Frog



Cajun Fried Frog Legs
Serves: 2
Total time: 90 Minutes
Ingredients
12 individual frog legs
2 cups buttermilk
2 tablespoons, divided Cajun seasoning
2 tablespoons, divided garlic powder
2 tablespoons hot sauce
2 cups all-purpose flour
1 cup olive oil
1 cup peanut oil
Directions
Step 1 – If necessary, with a sharp knife, separate each pair of frog legs into 2 individual legs.
Step 2 – In a plastic container with a lid, add the frog legs and buttermilk along with 1 tablespoon Cajun seasoning, 1 tablespoon garlic powder, hot sauce, salt, and pepper. Mix to combine and submerge the frog legs.

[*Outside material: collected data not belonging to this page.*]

This is an optimization exercise on Yosys and OpenROAD, whose aim is small area and a short achievable clock period, not a production implementation.
The RTL was checked by simulation tests, not by an equivalence proof against the original design.
No run shown here takes its clock network from TritonCTS; it comes from the design's own scripts or RTL.
The flow treats the clock pin as an ideal source. Dropping or thinning the clock tree relies on that and would not hold on a real chip.
Power figures rest on the tool's default switching activity, not on a simulated workload.

<file path="design/flow/flow/run.sh">
#!/bin/bash
# Standard layout with two changes:
#  - the port buffers are made from the smallest buffer (sky130_fd_sc_hd__buf_1)
#    instead of the resizer's default choice; timing repair still resizes any
#    of them that is on a critical path;
#  - the clock tree is a balanced two-level tree built by flow/cts_pre.tcl
#    (clk -> 4 buffers -> 8 buffers -> flip-flops, sinks clustered by
#    location) in place of TritonCTS's H-tree; the rest of the CTS step
#    (legalization, setup and hold repair) runs as usual.
set -euo pipefail
here=$(pwd)
export BUFFER_PORTS_ARGS="-buffer_cell sky130_fd_sc_hd__buf_1"
export PRE_CTS_TCL="$here/flow/cts_pre.tcl"
bash standard.sh > standard.log 2>&1
</file>
<file path="design/flow/flow/cts_pre.tcl">
# Build a balanced two-level clock tree by hand and turn TritonCTS off for
# this step: the clock port drives NL1 first-level buffers, each of them
# drives two leaf buffers, and each leaf buffer drives the flip-flops of one
# cluster (k-means on their placed locations).
set block [ord::get_db_block]
set db [ord::get_db]
set clknet [[$block findBTerm clk] getNet]
set leaf_master [$db findMaster sky130_fd_sc_hd__clkbuf_16]
set l1_master [$db findMaster sky130_fd_sc_hd__clkbuf_8]

set pts {}
foreach it [$clknet getITerms] {
  set inst [$it getInst]
  set box [$inst getBBox]
  lappend pts [list [expr {([$box xMin] + [$box xMax]) / 2.0}] [expr {([$box yMin] + [$box yMax]) / 2.0}] $it]
}
set nsink [llength $pts]
set NL1 [expr {min(4, max(1, int(ceil($nsink / 40.0))))}]
set NB [expr {2 * $NL1}]
puts "manual clock tree: $nsink sinks, $NB leaf buffers, $NL1 first-level buffers"

proc kmeans {pts k iters} {
  set xs {}; set ys {}
  foreach p $pts { lappend xs [lindex $p 0]; lappend ys [lindex $p 1] }
  set minx [tcl::mathfunc::min {*}$xs]; set maxx [tcl::mathfunc::max {*}$xs]
  set miny [tcl::mathfunc::min {*}$ys]; set maxy [tcl::mathfunc::max {*}$ys]
  # start on a grid of k/2 columns and 2 rows (or one row for k < 2)
  set cx {}; set cy {}
  set cols [expr {max(1, $k / 2)}]; set rows [expr {$k / $cols}]
  for {set i 0} {$i < $cols} {incr i} {
    for {set j 0} {$j < $rows} {incr j} {
      lappend cx [expr {$minx + ($i + 0.5) / $cols * ($maxx - $minx)}]
      lappend cy [expr {$miny + ($j + 0.5) / $rows * ($maxy - $miny)}]
    }
  }
  for {set iter 0} {$iter < $iters} {incr iter} {
    set grp [lrepeat $k {}]
    foreach p $pts {
      set best 0; set bd 1e18
      for {set c 0} {$c < $k} {incr c} {
        set dd [expr {abs([lindex $p 0] - [lindex $cx $c]) + abs([lindex $p 1] - [lindex $cy $c])}]
        if {$dd < $bd} { set bd $dd; set best $c }
      }
      lset grp $best [concat [lindex $grp $best] [list $p]]
    }
    for {set c 0} {$c < $k} {incr c} {
      set g [lindex $grp $c]
      if {[llength $g] == 0} continue
      set sx 0; set sy 0
      foreach p $g { set sx [expr {$sx + [lindex $p 0]}]; set sy [expr {$sy + [lindex $p 1]}] }
      lset cx $c [expr {$sx / [llength $g]}]; lset cy $c [expr {$sy / [llength $g]}]
    }
  }
  return [list $grp $cx $cy]
}

proc place_at {inst x y} {
  $inst setLocation [expr {int($x)}] [expr {int($y)}]
  $inst setPlacementStatus PLACED
}

lassign [kmeans $pts $NB 30] grp cx cy

# leaf buffers
set leaves {}
for {set c 0} {$c < $NB} {incr c} {
  set g [lindex $grp $c]
  if {[llength $g] == 0} continue
  set inst [odb::dbInst_create $block $leaf_master "clkleaf_$c"]
  set net [odb::dbNet_create $block "clknet_leaf_$c"]
  $net setSigType CLOCK
  foreach p $g { set it [lindex $p 2]; $it disconnect; $it connect $net }
  [$inst findITerm X] connect $net
  place_at $inst [lindex $cx $c] [lindex $cy $c]
  lappend leaves [list [lindex $cx $c] [lindex $cy $c] $inst]
  puts "  leaf $c: [llength $g] sinks"
}

# first level: cluster the leaf buffers
lassign [kmeans $leaves $NL1 30] lgrp lcx lcy
for {set c 0} {$c < $NL1} {incr c} {
  set g [lindex $lgrp $c]
  if {[llength $g] == 0} continue
  set inst [odb::dbInst_create $block $l1_master "clkl1_$c"]
  set net [odb::dbNet_create $block "clknet_l1_$c"]
  $net setSigType CLOCK
  [$inst findITerm A] connect $clknet
  [$inst findITerm X] connect $net
  foreach p $g { [[lindex $p 2] findITerm A] connect $net }
  place_at $inst [lindex $lcx $c] [lindex $lcy $c]
  puts "  first-level buffer $c: [llength $g] leaf buffers"
}
$clknet setSigType CLOCK

set_propagated_clock [all_clocks]

# the tree is built: CTS itself does nothing in this step
rename clock_tree_synthesis tritoncts_unused
proc clock_tree_synthesis {args} { puts "clock_tree_synthesis skipped: manual clock tree" }
</file>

Step 3 – Seal the container and refrigerate for 2 hours.
Step 4 – In a colander over the sink, empty the frog legs into the colander and let the buttermilk mixture strain off. Transfer the still-soaked frog legs to a planner and sprinkle with more Cajun seasoning.
Step 5 – In a large mixing bowl, add the flour along with the remaining Cajun seasoning and garlic powder. Mix well.

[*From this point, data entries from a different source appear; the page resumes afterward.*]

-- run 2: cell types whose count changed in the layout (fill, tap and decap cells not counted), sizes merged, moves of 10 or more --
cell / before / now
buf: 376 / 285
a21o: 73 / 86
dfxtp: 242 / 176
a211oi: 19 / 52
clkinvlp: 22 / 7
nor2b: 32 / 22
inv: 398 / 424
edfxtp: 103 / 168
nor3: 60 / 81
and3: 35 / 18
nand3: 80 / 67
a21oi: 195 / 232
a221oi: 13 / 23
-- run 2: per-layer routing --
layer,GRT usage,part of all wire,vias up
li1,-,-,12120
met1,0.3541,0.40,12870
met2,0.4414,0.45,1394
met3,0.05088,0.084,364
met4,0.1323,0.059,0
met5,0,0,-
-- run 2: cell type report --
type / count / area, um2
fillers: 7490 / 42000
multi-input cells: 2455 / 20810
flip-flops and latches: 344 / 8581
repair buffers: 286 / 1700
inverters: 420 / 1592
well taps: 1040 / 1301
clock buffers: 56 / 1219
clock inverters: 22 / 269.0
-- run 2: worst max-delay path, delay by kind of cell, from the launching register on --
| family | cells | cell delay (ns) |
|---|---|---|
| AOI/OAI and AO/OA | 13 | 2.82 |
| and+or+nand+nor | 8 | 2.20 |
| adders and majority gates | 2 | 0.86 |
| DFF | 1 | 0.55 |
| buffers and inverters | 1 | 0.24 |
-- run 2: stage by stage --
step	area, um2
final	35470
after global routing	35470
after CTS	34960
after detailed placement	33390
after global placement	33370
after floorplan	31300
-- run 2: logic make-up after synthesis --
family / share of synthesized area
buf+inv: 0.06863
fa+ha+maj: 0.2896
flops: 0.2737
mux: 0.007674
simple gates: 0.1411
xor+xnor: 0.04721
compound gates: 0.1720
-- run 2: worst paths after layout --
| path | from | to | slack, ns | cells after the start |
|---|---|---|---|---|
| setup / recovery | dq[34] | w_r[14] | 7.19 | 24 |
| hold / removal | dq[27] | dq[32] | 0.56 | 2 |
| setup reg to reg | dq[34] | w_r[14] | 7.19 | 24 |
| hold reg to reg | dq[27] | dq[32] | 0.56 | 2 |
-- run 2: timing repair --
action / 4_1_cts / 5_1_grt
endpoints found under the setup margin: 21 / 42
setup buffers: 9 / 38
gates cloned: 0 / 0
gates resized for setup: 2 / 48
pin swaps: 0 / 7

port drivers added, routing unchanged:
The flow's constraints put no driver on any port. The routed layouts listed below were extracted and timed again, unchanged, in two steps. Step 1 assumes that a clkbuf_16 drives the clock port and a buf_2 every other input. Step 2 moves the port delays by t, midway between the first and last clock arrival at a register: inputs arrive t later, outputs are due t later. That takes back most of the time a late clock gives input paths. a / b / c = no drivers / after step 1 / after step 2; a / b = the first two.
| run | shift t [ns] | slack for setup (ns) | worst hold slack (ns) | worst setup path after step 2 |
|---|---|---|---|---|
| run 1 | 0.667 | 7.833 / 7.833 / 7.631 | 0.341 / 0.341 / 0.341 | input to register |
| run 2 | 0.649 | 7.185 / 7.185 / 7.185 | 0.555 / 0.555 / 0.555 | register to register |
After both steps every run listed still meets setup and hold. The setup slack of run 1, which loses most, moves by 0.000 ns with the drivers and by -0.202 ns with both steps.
Background: an optimization exercise with open tools, aiming at small area, a short achievable clock period and few clock cycles per item. Do not read the settings as production practice. Function was checked by simulation only, so behaviour that the tests miss may differ from the original.

--- flow/run.sh ---
#!/bin/bash
# synth_recipe.tcl (not shown) runs the flow's synth.tcl, then flattens the netlist and writes it again
# the make line also repeats each setting of config.mk as NAME=value (left out here)
make -C /OpenROAD-flow-scripts/flow DESIGN_CONFIG=/design/flow/config.mk WORK_HOME=/design/flow/orfs CLKGATE_MAP_FILE= SYNTH_SCRIPT=/design/flow/synth_recipe.tcl finish
--- flow/constraint.sdc ---
create_clock -name core_clock -period 10.0 [get_ports {clk}]
set_input_delay 2.0000 -clock core_clock [delete_from_list [all_inputs] [get_ports {clk}]]
set_output_delay 2.0000 -clock core_clock [all_outputs]
set_load 0.01 [all_outputs]
--- flow/config.mk ---
export PLATFORM = sky130hd
export DESIGN_NAME = ldg_chain
export DESIGN_NICKNAME = ldg_chain
export VERILOG_FILES = /design/flow/design.v
export SDC_FILE = /design/flow/constraint.sdc
export NUM_CORES = 4
export LEC_CHECK = 0
export CAP_MARGIN = 20
export CORE_MARGIN = 2
export CORE_UTILIZATION = 55
export PLACE_DENSITY = 0.65
export SETUP_SLACK_MARGIN = 5
export SLEW_MARGIN = 20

Step 6 – Add the frog legs to the flour mixture and coat. Move the frog legs to a platter.
Step 7 – Preferred to use an electric deep fryer or you can use a large black iron skillet over medium-high head, add the olive oil and peanut oil. Once the temperature reaches 350*F add the first batch of frog legs. Fry until golden brown and remove to a paper towel-lined platter. Keep warm while you finish frying the rest of the frog legs.

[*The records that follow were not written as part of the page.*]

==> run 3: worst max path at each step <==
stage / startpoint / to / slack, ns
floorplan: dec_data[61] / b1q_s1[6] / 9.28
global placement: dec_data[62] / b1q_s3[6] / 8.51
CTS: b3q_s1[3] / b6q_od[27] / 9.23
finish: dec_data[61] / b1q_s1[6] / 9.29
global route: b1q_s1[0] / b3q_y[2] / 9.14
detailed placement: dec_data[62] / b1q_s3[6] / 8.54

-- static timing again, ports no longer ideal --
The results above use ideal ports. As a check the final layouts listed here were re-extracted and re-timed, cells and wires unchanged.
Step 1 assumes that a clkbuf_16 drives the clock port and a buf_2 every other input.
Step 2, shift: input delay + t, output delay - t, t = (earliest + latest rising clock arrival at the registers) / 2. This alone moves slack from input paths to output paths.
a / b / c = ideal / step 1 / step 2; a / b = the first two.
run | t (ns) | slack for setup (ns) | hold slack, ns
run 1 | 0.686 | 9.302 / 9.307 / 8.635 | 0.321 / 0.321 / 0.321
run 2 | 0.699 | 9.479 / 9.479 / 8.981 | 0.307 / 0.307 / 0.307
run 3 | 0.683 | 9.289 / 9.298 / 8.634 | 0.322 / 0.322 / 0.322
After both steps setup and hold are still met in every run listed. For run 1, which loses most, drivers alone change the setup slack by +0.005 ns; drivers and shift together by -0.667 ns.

Step 8 – Serve with your favorite side. Treat this like fried chicken wings.


Frog Leg Sauce Piquante
Serves: 4
Total time: 35 Minutes
Ingredients
2 tablespoons canola oil
4 pair large frog legs
2 tablespoons all-purpose flour
1 cup diced onion
¼ cup diced bell pepper
14 cup diced celery
2 cloves garlic, minced
1 teaspoon salt
¼ to ½ teaspoon cayenne pepper
1 (28 ounce) can crushed tomatoes, with liquid
2 cups seafood stock
1 teaspoon hot sauce
½ teaspoon dried thyme
1 fresh bay leaf
1 tablespoon chopped parsley
1 teaspoon fresh lemon juice
Hot cooked rice
Garnish: chopped parsley
Directions
Step 1 – In a large skillet, heat oil over medium-high heat. Add frog legs, and lightly brown on both sides, about 10 minutes. Transfer frog legs to a platter and set aside.
Step 2 – Add flour to skillet, and cook, stirring constantly, until a tan roux forms, 4 to 5 minutes
Step 3 – Add onion, bell pepper, celery, garlic, salt, and cayenne to skillet, cook until wilted, 3-4 minutes.
Step 4 – Add tomato stock, hot sauce, thyme, and bay leaf. When mixture begins to simmer, reduce heat to medium. Simmer uncovered, until sauce reduces by a third, 25 – 30 minutes, stirring occasionally.
Step 5 – Lay frog legs in sauce, and cook for 8-10 minutes, basing with sauce. Taste, and adjust seasoning if needed. Stir in parsley and lemon juice. Remove bay leaf and serve over rice. Garnish with parsley, if desired.